Once, when I was a freshman, a campus preacher calmly asked me to please don’t ever get an abortion. He even said please.
The UA is crawling with people like that, campus preachers and sign-wielding demonstrators who imagine they have a say in other people’s private affairs. They probably got that idea from the state Legislature.
On Friday, Planned Parenthood was forced to enact a sweeping cutback of its services in Arizona to comply with a state law that places needless restrictions on abortions. Thus, Planned Parenthood discontinued performing abortions in several Arizona cities.
The move followed a decision by the Arizona Court of Appeals, which overturned an injunction that was placed on provisions of a 2009 law that authorizes only physicians to perform surgical abortions. Previously, midwives and nurse practitioners could.
The court allowed parts of the Abortion Consent Act to take effect based on Planned Parenthood v. Casey. In Casey, U.S. Supreme Court found that a statute is constitutional if it “serves a valid purpose, one not designed to strike at the right itself,” and does not create “an undue burden on a woman’s ability” to exercise her rights.
Translation: Arizona can’t make it impossible to get an abortion by imposing an “undue burden.” But it can impose some burden.
“I think we’ve really done women a disservice in all parts of the state by imposing rules that have no medical significance and just creating barriers,” said Bryan Howard, president of Planned Parenthood of Arizona, in an article by the Associated Press.
The reduction of services by Planned Parenthood leaves just three health centers — two in Phoenix, one in Tucson — to perform abortions. Rural, low-income women seeking abortions in Arizona will have to travel farther and delay their care. Women also likely face a longer waiting time, with fewer professionals serving more patients.
Arizona also requires women to have a face-to-face meeting with a doctor on the day before an abortion to hear a state-mandated script about risks and alternatives. It allows medical professionals to refuse to perform abortions or dispense certain contraceptives or the morning after pill for moral or religious reasons.
In a statement, Steven H. Aden, of the Alliance Defense Fund, said Planned Parenthood wouldn’t challenge laws that allow women to make informed decisions if it truly cared about the interests of women. The Alliance Defense Fund, a Christian nonprofit organization, was part of the legal team defending the act, and Aden argued the case in the Court of Appeals.
“The court ruled rightly in this case in rejecting the arguments of the nation’s largest purveyor of abortion,” Aden said. “The protection of women is not unconstitutional.”

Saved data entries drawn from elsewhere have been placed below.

===== config.mk =====
export PLATFORM = sky130hd
export DESIGN_NAME = fau_add_unit
export DESIGN_NICKNAME = d
export VERILOG_FILES = /design/src/fau_pkg.sv /design/src/fau_fp_adder.sv /design/src/fau_add_unit.sv
export SDC_FILE = /design/constraint.sdc
export NUM_CORES = 2
export LEC_CHECK = 0
export BUFFER_PORTS_ARGS = -buffer_cell sky130_fd_sc_hd__buf_2
export CAP_MARGIN = 20
export CORE_ASPECT_RATIO = 0.6
export CORE_MARGIN = 2
export CORE_UTILIZATION = 43
export CTS_BUF_LIST = sky130_fd_sc_hd__clkbuf_4 sky130_fd_sc_hd__clkbuf_8 sky130_fd_sc_hd__clkbuf_16
export DETAILED_ROUTE_END_ITERATION = 7
export PLACE_DENSITY = 0.63
export SLEW_MARGIN = 20
export SYNTH_ARGS = -nofsm -noshare
export SYNTH_HDL_FRONTEND = slang
export SYNTH_SLANG_ARGS = --single-unit

===== constraint.sdc =====
create_clock -name REF_CLK_I -period 43.6 [get_ports REF_CLK_I]
set_input_delay 2.18 -clock REF_CLK_I [delete_from_list [all_inputs] [get_ports REF_CLK_I]]
set_output_delay 2.18 -clock REF_CLK_I [all_outputs]
set_load 0.02 [all_outputs]
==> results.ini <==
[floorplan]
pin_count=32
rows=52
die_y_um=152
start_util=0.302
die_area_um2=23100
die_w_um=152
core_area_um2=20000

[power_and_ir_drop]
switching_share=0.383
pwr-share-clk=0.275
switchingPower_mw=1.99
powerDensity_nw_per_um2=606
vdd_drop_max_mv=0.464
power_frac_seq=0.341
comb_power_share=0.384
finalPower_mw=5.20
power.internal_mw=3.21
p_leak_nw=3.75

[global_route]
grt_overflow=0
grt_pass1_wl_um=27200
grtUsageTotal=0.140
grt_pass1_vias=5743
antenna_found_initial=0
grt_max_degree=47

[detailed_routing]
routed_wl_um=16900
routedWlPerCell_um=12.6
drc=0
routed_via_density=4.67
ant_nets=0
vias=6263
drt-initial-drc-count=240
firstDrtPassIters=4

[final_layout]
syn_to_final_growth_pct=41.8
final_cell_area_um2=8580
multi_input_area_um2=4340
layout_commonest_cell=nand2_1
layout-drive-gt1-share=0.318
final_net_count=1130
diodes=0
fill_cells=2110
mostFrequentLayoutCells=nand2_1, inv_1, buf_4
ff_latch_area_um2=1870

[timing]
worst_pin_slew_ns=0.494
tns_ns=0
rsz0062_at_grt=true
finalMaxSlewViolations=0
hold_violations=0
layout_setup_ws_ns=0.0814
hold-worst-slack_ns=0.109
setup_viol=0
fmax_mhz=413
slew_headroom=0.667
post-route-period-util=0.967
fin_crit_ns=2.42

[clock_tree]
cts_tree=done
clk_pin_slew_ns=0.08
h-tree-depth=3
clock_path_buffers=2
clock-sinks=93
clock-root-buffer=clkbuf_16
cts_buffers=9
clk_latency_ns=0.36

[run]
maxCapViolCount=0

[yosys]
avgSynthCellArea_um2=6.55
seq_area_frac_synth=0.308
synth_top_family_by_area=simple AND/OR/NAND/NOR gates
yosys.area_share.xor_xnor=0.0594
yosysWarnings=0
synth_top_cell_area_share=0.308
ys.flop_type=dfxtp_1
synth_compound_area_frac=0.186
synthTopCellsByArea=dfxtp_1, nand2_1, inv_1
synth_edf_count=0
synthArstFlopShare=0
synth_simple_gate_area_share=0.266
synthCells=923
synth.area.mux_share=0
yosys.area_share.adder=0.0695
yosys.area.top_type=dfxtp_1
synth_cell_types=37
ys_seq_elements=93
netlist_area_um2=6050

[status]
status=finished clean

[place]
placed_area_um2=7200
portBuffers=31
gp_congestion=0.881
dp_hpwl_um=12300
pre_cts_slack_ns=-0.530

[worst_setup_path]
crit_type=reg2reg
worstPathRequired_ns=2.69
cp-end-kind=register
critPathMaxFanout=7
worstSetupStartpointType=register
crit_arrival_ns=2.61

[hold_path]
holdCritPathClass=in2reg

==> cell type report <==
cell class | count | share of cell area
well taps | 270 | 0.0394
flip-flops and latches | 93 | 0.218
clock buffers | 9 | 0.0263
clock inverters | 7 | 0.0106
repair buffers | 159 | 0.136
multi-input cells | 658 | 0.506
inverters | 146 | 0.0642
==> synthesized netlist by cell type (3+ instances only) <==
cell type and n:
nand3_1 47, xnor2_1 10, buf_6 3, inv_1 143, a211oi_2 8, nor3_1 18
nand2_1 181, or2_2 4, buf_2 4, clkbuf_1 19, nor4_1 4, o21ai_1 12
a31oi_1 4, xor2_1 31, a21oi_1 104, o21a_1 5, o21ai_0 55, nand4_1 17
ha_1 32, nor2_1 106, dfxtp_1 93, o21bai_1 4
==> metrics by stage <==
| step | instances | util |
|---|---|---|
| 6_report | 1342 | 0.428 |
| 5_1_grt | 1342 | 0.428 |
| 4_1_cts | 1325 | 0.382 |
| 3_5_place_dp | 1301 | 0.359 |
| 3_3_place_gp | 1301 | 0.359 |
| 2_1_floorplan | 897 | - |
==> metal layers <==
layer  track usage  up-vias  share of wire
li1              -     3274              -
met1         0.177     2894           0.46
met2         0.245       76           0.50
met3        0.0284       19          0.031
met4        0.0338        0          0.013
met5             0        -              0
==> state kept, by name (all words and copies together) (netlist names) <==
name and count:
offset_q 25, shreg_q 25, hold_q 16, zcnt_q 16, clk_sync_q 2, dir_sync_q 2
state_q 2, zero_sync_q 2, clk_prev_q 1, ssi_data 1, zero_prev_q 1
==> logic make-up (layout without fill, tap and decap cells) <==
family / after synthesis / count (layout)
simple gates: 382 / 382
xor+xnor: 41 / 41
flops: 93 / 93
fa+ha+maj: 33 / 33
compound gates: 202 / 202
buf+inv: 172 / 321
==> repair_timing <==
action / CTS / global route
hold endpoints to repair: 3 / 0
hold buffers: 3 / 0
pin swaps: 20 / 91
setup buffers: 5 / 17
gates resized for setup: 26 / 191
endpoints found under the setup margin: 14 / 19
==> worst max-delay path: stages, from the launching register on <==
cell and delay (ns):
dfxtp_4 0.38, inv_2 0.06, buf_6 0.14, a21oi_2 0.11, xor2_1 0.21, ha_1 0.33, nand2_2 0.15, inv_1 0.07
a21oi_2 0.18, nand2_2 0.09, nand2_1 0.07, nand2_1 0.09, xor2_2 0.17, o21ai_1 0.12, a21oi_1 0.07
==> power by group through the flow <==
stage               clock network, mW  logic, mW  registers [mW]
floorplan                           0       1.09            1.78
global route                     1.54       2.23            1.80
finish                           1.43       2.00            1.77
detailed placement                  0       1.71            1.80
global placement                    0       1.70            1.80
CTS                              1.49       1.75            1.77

It’s like women can’t be trusted to do anything right outside of the kitchen, including make their own decisions about their bodies.
Who or what do women need protection from? It’s ironic that activists oppose abortion because they want to “protect women” and preserve fetuses — a precious gift from God, the miracle of human life! — while simultaneously dehumanizing individuals capable of their own choices.
Women get reduced to acting as vehicles of other people’s moral code. Anti-abortion activists treat women like piles of baby-making organs, just some tubes and a womb, a faceless host for a parasite-like fetus. It is so much easier to impose your convictions on other people when they don’t seem like real people.
Reducing access to safe abortions and forcing Planned Parenthood into a box protects no one, and it patronizes women. So, Arizona, please don’t ever pretend to know what’s best for me better than I do.